L’omeopatia è una realtà della medicina. Per molti è una realtà controversa, eppure seguita da milioni di persone in tutto il mondo, ormai da almeno due secoli. Ci si potrebbe chiedere quali possano essere i motivi che muovono le persone, ma soprattutto i medici, ad avvalersi di questa metodica, non del tutto e non sempre riconosciuta nell’ambito della medicina in generale. Di sicuro, qualcosa muove la gente verso l’omeopatia.
A fronte di tante scuole e metodi, che si sono succeduti nel corso della storia, l’omeopatia è la realtà più longeva, soprattutto per la sua invariabilità, che la pone tra i fenomeni più affascinanti nella cultura europea degli ultimi 200 anni. Tale invariabilità si esprime con una proposta terapeutica coerente nel tempo, in contrasto con i sistemi della medicina ufficiale che, soprattutto nel XIX secolo, ha visto numerosi cambiamenti di idee e paradigmi.
L’omeopatia non è scomparsa, come è successo per altri sistemi, quali il Brownismo, o il Broussaismo. L’individuazione di un modello valido di malattia cronica, al di là e prima ancora degli effetti terapeutici, le ha permesso di sopravvivere, nonostante la forte opposizione dei cattedratici, dovuta essenzialmente al suo status non accademico.

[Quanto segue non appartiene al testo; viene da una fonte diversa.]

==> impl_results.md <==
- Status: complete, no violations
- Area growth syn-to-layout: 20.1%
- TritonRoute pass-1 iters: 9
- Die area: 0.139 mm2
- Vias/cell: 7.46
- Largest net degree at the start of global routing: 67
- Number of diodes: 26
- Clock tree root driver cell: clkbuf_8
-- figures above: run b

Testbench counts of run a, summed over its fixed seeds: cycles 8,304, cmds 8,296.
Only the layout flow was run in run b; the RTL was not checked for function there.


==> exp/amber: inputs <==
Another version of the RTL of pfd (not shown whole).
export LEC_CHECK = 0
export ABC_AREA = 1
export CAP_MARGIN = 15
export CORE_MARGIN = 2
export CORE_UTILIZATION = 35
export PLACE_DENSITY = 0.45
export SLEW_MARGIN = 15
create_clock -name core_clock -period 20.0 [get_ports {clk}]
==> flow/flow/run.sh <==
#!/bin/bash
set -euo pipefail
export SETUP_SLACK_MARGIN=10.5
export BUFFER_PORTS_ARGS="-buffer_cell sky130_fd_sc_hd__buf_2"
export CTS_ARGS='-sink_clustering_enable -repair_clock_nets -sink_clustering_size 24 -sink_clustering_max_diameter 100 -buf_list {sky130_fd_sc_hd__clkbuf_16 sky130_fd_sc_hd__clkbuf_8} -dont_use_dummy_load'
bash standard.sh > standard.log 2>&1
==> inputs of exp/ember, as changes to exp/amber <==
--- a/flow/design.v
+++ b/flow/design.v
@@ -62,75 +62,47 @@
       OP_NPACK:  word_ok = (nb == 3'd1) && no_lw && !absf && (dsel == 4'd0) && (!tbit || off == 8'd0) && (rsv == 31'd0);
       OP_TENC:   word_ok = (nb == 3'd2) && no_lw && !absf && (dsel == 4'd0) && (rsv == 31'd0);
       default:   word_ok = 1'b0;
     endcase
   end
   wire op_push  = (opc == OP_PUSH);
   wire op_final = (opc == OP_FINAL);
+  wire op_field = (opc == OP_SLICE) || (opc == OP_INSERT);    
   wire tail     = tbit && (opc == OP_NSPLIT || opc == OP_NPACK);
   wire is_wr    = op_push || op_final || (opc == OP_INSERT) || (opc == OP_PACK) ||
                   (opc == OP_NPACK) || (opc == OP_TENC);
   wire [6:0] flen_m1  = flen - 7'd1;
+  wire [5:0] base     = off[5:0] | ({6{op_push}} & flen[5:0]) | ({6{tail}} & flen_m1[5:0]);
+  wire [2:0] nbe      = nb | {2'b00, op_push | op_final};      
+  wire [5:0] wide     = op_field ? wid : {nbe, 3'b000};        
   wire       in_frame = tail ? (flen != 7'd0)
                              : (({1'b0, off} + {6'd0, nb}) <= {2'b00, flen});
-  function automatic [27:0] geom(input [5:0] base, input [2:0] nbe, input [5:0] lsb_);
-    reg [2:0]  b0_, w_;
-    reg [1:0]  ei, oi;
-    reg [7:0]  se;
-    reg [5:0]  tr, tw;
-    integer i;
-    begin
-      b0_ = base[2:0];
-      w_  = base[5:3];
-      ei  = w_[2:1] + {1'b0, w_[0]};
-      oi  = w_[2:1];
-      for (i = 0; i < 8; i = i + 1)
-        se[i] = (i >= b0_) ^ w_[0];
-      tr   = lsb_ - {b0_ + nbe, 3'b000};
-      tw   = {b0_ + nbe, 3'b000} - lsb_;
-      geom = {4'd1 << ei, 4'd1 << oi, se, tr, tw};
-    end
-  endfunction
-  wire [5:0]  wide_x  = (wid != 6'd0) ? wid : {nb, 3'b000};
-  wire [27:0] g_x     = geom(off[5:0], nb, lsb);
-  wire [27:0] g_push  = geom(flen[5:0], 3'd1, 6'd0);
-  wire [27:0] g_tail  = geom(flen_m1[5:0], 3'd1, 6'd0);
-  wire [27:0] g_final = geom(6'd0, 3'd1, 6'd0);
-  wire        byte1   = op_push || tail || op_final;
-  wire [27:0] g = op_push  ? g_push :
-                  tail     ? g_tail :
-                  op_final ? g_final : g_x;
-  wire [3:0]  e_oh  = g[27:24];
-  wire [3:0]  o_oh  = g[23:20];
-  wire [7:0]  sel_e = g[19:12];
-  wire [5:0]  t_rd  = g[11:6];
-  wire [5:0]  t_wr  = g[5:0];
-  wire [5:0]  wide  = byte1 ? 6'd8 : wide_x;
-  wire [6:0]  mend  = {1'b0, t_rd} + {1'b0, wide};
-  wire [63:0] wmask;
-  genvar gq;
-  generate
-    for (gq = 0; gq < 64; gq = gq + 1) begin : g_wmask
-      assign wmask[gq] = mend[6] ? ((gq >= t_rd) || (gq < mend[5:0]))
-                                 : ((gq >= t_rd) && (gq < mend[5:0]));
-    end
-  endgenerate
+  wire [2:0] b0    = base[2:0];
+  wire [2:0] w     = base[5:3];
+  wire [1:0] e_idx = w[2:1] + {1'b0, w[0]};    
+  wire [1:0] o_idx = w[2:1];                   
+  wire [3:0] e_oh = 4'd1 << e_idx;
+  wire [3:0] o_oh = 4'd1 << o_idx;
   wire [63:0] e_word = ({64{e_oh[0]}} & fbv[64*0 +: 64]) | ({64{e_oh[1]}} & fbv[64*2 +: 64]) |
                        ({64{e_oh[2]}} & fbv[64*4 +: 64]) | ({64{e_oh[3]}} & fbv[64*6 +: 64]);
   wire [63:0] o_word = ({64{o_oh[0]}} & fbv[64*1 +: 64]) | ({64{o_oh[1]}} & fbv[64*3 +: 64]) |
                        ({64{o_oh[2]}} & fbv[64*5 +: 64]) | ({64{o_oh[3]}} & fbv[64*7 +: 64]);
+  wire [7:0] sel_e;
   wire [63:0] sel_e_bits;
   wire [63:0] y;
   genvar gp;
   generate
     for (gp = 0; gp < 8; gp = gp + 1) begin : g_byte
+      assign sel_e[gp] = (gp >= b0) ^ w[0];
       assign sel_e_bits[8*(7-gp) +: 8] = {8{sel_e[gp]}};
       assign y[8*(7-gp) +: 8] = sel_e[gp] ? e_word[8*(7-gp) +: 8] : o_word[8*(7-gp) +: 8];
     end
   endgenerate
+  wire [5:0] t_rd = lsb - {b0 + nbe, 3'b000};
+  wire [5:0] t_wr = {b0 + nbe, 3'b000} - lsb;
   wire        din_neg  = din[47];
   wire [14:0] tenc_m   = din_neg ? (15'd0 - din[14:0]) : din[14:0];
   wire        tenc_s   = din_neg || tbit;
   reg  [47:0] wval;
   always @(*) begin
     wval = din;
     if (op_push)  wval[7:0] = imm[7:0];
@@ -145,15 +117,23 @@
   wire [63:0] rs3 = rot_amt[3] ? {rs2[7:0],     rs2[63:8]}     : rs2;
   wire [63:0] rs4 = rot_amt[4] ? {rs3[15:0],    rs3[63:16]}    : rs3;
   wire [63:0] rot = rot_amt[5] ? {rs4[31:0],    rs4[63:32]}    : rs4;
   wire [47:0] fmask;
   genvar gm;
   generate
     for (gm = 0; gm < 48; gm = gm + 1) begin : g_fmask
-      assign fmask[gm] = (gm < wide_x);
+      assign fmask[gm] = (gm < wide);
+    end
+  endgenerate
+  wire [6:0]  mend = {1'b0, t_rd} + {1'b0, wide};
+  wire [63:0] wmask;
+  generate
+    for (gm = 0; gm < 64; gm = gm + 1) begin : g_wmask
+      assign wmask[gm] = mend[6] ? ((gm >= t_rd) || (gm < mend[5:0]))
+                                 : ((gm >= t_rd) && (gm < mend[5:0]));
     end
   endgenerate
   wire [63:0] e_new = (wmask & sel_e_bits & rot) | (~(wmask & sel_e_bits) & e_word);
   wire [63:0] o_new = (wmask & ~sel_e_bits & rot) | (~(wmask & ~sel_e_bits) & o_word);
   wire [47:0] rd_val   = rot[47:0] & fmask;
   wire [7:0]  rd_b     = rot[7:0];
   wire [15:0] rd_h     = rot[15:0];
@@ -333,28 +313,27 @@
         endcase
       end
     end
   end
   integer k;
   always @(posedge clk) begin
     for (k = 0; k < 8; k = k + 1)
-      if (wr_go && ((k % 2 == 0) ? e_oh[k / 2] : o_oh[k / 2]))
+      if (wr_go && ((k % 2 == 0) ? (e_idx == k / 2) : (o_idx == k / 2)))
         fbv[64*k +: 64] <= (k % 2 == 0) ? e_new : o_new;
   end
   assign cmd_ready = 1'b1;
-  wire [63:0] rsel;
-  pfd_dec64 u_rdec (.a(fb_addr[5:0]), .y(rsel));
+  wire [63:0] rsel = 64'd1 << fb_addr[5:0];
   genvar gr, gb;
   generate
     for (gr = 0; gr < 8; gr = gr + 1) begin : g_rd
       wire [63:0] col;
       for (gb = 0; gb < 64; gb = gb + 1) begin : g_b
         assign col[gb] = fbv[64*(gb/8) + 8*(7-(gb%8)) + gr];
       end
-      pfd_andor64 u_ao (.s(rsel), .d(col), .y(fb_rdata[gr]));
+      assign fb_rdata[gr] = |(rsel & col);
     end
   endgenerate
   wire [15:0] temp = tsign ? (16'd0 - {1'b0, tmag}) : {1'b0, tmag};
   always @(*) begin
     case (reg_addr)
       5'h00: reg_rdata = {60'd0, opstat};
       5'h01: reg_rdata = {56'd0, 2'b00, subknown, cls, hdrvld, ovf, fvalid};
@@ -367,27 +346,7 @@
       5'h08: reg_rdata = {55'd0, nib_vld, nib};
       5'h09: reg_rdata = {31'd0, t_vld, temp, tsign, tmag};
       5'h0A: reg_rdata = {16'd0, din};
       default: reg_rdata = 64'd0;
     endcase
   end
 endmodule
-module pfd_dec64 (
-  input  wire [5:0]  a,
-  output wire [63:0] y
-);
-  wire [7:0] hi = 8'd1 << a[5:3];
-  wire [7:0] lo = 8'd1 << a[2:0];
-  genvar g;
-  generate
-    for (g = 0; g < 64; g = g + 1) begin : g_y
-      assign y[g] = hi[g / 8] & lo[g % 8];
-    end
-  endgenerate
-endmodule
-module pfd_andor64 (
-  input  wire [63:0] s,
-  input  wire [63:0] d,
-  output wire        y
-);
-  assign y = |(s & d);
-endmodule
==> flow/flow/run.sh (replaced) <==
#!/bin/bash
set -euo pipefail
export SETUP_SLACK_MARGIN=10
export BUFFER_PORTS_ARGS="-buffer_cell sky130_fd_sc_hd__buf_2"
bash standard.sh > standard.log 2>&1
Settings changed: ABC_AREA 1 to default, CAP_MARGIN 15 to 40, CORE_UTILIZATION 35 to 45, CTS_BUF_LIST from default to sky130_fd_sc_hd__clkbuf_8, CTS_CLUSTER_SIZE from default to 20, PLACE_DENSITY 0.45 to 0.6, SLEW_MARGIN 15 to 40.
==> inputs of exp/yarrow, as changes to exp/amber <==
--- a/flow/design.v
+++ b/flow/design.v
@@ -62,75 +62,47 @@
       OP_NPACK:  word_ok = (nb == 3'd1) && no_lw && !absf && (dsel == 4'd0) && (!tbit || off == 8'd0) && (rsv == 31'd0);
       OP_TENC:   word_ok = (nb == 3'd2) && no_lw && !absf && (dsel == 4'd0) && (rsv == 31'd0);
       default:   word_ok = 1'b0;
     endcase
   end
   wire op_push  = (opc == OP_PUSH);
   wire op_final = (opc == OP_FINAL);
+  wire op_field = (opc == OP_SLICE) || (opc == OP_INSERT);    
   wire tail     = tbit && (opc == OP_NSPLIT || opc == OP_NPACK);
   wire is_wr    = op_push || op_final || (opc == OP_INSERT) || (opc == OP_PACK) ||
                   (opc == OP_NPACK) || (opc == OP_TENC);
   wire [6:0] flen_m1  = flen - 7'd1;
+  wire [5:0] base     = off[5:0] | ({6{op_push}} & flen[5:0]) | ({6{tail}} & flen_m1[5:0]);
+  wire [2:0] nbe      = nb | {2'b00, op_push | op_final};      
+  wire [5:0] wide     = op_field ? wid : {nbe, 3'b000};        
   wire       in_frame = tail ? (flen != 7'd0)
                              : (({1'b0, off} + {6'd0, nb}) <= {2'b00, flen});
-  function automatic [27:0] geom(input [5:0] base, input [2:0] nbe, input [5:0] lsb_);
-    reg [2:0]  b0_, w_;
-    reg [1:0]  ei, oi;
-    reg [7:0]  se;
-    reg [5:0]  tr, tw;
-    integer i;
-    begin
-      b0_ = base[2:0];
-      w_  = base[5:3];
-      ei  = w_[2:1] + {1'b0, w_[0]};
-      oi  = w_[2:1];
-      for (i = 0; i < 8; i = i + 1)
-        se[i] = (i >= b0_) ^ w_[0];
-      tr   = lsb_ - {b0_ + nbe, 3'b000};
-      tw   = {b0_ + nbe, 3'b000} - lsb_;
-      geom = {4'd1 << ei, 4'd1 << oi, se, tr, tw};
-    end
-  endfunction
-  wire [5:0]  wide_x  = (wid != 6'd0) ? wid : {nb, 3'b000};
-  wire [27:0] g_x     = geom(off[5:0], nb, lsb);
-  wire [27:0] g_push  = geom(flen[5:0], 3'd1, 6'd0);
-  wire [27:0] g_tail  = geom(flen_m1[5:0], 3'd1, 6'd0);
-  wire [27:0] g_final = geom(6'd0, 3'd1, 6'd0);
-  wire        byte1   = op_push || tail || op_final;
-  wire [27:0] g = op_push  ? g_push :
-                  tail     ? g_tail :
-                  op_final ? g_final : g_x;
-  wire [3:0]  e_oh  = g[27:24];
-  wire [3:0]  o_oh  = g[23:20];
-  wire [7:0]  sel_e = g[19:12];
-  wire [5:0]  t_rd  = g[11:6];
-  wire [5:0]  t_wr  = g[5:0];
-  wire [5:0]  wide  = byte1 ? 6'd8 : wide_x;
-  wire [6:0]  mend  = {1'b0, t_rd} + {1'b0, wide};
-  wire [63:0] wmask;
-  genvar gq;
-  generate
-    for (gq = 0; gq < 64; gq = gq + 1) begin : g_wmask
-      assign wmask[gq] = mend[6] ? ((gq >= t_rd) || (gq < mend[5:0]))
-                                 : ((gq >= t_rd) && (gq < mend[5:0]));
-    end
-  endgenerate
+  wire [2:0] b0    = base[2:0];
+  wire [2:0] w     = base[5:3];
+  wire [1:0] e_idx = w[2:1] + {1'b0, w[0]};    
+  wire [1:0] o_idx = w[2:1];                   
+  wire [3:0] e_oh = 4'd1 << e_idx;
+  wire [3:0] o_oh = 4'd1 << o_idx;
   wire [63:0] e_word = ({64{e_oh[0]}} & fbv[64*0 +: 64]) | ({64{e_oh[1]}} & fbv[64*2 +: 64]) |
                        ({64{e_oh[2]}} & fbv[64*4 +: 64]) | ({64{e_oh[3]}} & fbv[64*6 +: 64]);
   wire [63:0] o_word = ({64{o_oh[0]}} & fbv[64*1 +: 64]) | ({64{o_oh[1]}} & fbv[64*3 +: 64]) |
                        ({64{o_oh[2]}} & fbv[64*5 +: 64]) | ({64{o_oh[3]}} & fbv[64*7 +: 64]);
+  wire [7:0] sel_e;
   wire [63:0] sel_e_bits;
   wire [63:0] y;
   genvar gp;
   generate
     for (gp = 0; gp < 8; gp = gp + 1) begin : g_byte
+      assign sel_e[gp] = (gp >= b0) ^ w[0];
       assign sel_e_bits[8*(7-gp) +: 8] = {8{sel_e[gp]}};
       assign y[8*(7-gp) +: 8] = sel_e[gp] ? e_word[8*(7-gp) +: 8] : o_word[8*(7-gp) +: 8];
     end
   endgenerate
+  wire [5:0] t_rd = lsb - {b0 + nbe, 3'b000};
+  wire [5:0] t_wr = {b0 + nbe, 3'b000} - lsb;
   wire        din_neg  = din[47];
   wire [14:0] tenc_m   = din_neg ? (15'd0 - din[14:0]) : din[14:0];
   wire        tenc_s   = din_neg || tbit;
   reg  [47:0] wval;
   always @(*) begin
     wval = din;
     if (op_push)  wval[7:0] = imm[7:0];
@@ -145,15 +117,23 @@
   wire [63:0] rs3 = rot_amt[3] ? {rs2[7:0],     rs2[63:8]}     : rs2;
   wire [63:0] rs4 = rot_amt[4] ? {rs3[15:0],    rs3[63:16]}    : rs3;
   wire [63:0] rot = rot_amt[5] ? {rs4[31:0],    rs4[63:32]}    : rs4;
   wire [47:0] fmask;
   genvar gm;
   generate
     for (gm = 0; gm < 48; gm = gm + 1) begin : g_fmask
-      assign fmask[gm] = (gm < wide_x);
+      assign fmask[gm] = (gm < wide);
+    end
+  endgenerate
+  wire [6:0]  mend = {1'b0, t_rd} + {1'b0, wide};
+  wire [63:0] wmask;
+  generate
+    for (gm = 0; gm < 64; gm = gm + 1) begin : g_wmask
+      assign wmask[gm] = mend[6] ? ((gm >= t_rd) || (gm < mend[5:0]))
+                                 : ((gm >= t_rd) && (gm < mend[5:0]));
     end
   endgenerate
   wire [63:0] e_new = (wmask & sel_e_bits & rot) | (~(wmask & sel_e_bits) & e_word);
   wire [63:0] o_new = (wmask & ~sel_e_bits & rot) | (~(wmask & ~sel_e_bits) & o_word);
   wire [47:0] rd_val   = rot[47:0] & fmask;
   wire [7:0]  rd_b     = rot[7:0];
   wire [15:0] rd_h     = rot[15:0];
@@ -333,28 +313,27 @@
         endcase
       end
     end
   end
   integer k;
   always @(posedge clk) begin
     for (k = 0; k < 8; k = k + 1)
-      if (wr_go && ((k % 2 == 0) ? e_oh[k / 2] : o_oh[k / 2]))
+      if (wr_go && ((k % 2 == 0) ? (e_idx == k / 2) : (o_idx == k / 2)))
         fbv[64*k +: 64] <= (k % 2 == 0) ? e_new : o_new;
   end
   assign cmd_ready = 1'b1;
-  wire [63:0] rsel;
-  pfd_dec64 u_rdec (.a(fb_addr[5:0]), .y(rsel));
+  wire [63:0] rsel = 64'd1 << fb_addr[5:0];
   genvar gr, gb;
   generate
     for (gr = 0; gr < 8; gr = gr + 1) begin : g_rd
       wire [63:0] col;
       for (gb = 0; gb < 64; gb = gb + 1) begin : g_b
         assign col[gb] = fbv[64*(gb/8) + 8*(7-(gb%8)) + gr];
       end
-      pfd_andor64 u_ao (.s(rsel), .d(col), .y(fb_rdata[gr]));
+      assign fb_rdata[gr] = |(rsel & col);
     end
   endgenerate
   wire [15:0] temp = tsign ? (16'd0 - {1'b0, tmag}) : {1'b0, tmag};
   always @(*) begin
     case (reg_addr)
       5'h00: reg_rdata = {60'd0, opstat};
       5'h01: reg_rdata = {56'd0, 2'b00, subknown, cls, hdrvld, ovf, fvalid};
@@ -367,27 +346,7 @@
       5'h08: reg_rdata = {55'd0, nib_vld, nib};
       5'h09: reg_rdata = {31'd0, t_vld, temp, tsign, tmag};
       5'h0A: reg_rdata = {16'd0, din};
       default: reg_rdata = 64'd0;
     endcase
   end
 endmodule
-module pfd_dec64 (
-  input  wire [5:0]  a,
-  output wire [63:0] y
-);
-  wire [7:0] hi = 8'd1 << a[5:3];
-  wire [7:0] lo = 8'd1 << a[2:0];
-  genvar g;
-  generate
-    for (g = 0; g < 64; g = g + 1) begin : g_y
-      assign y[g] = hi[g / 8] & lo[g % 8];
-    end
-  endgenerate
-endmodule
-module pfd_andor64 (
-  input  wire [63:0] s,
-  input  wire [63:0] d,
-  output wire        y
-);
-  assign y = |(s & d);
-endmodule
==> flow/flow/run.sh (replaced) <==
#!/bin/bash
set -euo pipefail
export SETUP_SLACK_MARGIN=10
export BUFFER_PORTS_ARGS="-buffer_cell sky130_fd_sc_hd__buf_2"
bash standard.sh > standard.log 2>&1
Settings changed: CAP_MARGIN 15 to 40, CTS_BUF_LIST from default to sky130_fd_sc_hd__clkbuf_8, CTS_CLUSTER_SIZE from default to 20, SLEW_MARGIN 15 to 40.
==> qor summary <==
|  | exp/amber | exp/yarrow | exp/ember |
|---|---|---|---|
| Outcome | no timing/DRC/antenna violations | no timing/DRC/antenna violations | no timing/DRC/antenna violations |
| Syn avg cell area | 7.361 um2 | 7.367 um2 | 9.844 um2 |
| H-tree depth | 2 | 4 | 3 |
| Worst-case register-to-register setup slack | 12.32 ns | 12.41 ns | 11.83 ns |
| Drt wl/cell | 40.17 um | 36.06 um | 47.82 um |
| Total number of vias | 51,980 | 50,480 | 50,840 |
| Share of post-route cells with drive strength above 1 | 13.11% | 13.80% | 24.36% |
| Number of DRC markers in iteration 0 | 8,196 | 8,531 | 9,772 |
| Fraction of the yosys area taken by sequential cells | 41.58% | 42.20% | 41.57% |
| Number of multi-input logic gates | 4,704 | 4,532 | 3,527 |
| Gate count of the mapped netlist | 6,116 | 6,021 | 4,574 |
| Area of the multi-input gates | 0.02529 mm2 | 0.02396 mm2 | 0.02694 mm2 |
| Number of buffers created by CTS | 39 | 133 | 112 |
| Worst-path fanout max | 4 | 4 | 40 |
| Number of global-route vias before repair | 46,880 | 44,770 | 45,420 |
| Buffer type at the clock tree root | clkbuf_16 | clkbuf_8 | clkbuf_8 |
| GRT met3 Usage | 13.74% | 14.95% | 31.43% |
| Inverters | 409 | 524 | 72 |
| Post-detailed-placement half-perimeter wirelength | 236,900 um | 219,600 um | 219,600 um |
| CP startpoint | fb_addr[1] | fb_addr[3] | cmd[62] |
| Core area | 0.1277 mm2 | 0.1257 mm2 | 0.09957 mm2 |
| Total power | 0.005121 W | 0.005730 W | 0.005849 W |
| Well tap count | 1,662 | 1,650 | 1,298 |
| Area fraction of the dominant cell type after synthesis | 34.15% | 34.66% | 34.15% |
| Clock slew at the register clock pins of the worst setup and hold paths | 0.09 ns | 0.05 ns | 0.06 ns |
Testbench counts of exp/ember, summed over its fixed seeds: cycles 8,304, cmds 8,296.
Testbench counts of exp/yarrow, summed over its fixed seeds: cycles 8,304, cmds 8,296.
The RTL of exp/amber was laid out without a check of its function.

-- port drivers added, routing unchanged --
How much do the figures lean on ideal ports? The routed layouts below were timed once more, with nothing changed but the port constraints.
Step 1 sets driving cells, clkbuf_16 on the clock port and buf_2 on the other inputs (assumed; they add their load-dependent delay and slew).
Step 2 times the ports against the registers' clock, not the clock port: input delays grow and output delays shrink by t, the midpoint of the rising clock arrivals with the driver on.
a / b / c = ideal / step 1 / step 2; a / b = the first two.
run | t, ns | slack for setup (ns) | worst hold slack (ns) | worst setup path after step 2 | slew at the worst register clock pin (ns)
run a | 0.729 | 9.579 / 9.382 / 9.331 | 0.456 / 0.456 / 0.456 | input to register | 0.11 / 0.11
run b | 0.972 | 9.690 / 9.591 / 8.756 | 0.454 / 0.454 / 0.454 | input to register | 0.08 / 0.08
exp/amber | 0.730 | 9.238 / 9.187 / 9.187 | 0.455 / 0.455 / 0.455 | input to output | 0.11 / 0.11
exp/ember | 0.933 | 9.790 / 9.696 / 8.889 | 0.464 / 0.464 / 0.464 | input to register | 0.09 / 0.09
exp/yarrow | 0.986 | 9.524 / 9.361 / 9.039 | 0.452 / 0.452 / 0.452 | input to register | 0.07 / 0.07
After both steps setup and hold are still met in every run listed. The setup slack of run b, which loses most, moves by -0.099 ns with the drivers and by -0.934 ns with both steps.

Tale opposizione non può essere spiegata con la semplice mancanza di dimostrazione, circa i suoi effetti, come vorrebbero molti medici e ricercatori. Nemmeno può essere legata al nodo chimico della diluizione. L’omeopatia, infatti, non va considerata come un sistema farmacologico diverso da quello corrente, per altro privo di effetti, per la mancanza di molecole. L’omeopatia è la scienza che applica il criterio di similitudine nella scelta del farmaco, ben al di là dell’aspetto chimico.